What the exercise asks: Below is a block of records. Copy every line in it that contains the word "increases".

Provided data Start Marker

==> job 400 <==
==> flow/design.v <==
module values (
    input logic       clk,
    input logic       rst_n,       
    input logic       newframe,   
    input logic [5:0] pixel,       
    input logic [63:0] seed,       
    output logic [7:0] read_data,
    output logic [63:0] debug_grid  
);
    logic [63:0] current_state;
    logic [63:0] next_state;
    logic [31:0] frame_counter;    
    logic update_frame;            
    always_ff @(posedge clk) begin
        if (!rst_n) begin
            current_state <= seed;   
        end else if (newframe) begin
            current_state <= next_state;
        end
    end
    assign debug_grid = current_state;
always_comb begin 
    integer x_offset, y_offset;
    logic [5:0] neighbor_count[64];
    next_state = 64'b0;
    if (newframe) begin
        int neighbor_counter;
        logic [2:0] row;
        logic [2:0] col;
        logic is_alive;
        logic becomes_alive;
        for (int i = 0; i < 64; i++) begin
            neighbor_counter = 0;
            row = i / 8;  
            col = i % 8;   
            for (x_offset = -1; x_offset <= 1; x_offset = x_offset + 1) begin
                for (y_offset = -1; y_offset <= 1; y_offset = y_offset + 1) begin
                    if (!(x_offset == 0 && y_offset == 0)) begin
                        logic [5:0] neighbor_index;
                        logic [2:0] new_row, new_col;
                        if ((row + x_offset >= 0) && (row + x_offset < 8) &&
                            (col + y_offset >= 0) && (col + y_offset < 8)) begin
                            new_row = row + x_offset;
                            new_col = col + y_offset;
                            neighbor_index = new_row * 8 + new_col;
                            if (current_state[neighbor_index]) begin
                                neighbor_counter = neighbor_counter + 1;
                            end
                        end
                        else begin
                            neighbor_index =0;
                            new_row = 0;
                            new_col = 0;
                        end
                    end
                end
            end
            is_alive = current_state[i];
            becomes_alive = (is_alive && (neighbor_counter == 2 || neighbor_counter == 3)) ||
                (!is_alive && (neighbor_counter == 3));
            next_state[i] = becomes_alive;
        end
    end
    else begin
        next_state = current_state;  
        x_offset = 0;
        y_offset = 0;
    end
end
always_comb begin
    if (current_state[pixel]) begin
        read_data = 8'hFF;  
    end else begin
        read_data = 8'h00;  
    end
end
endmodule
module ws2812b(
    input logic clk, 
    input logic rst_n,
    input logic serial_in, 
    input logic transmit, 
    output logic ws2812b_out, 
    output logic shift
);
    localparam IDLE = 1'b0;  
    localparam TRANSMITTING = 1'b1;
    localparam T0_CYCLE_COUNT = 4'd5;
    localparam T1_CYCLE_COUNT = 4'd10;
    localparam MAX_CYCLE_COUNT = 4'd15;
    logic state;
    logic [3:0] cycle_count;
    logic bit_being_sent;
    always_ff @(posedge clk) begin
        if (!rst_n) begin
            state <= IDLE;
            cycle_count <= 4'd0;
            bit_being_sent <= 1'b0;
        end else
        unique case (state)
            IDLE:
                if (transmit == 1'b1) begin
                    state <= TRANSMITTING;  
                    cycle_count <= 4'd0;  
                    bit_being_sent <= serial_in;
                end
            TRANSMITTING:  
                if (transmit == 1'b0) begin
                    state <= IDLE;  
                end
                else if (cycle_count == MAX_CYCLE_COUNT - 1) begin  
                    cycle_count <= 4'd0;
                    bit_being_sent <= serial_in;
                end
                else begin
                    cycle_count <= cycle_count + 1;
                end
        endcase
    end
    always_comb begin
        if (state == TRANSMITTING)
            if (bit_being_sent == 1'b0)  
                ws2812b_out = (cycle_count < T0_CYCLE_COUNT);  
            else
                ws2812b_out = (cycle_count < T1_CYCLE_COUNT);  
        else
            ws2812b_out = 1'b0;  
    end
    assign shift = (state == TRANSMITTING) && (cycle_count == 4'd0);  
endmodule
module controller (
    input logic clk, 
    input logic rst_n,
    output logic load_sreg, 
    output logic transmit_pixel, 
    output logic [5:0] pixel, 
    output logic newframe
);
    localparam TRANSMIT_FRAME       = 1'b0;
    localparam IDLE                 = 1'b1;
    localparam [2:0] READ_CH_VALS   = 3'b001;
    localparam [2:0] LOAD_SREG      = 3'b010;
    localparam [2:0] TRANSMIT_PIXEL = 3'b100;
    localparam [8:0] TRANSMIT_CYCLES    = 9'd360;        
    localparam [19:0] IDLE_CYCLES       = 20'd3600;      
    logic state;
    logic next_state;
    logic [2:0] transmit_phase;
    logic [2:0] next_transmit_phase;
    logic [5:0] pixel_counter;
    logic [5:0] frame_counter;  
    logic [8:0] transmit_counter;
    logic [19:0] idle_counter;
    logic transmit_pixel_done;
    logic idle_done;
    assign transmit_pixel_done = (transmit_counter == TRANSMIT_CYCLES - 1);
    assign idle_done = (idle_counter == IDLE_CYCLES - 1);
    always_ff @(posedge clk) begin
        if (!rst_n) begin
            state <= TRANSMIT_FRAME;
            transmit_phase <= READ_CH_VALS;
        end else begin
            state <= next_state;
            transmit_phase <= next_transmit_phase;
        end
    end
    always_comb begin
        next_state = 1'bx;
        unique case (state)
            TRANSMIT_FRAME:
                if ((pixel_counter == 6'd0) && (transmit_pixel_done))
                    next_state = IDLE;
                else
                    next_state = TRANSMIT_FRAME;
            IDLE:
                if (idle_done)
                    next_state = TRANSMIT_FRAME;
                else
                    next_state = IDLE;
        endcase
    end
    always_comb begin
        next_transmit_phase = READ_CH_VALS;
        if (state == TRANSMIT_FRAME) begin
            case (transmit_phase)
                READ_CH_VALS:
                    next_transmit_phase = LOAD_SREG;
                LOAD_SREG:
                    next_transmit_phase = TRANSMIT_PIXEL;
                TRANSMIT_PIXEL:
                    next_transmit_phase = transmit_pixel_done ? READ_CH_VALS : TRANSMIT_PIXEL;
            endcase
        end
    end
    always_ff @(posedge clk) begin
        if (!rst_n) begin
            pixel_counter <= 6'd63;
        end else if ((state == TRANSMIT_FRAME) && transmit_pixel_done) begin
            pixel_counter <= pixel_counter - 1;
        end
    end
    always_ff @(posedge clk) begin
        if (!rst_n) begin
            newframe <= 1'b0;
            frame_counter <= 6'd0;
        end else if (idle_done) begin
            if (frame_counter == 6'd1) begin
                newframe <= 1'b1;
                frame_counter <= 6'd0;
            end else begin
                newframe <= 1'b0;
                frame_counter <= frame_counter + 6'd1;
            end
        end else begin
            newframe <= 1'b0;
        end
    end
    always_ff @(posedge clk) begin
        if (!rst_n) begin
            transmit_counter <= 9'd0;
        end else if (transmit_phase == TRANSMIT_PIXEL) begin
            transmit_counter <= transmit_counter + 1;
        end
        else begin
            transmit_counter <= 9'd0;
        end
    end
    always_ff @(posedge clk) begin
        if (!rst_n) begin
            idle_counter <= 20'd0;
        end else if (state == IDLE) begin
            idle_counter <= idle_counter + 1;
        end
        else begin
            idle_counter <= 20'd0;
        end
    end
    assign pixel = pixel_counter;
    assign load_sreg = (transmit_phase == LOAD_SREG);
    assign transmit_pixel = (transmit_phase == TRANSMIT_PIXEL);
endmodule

Provided data End Marker
Provided data Start Marker

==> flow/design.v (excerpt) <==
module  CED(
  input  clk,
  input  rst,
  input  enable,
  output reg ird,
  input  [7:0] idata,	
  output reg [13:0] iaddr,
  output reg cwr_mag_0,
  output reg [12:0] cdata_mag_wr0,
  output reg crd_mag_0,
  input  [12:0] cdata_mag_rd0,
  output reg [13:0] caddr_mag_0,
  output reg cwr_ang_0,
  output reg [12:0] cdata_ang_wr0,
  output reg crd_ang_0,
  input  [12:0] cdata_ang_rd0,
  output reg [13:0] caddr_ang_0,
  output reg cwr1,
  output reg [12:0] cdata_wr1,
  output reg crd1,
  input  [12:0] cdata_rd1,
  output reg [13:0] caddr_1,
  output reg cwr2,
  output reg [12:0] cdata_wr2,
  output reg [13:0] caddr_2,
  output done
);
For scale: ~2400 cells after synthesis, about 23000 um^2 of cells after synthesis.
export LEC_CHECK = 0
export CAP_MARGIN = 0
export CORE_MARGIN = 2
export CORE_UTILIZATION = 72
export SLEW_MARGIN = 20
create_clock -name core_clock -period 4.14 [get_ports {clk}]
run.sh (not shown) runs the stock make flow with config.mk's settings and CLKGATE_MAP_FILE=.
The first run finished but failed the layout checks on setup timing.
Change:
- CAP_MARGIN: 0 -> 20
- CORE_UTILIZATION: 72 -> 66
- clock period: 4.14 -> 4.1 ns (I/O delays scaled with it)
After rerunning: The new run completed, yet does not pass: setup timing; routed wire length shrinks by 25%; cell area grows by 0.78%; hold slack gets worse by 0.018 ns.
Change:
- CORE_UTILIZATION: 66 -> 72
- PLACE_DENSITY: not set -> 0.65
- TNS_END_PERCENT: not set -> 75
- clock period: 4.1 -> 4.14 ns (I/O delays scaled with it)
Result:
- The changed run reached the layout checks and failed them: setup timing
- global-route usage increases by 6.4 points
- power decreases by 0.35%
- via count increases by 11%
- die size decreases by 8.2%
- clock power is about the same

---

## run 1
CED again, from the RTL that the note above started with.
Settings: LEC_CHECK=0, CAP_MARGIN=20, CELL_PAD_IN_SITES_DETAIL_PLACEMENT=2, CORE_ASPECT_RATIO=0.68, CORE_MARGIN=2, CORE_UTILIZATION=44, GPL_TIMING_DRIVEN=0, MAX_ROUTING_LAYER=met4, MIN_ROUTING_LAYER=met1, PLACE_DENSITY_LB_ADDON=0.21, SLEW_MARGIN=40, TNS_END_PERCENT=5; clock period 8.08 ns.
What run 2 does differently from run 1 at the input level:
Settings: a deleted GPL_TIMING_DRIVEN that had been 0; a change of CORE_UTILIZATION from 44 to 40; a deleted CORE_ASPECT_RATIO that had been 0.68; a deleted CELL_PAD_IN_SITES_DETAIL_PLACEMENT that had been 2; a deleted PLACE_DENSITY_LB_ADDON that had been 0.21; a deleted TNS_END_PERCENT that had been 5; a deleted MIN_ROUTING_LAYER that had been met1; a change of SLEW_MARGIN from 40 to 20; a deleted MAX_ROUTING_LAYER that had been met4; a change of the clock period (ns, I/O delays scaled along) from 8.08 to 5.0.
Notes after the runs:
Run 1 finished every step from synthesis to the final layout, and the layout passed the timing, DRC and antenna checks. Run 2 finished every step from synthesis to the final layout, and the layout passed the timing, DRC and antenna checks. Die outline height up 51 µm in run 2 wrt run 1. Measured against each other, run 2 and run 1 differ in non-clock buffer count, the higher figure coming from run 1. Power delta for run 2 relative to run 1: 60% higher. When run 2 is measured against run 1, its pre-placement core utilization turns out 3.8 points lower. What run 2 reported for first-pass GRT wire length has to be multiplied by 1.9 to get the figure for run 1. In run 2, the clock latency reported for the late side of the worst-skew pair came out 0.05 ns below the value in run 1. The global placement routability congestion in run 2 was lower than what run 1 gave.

Provided data End Marker

Solution for this task:
- global-route usage increases by 6.4 points
- via count increases by 11%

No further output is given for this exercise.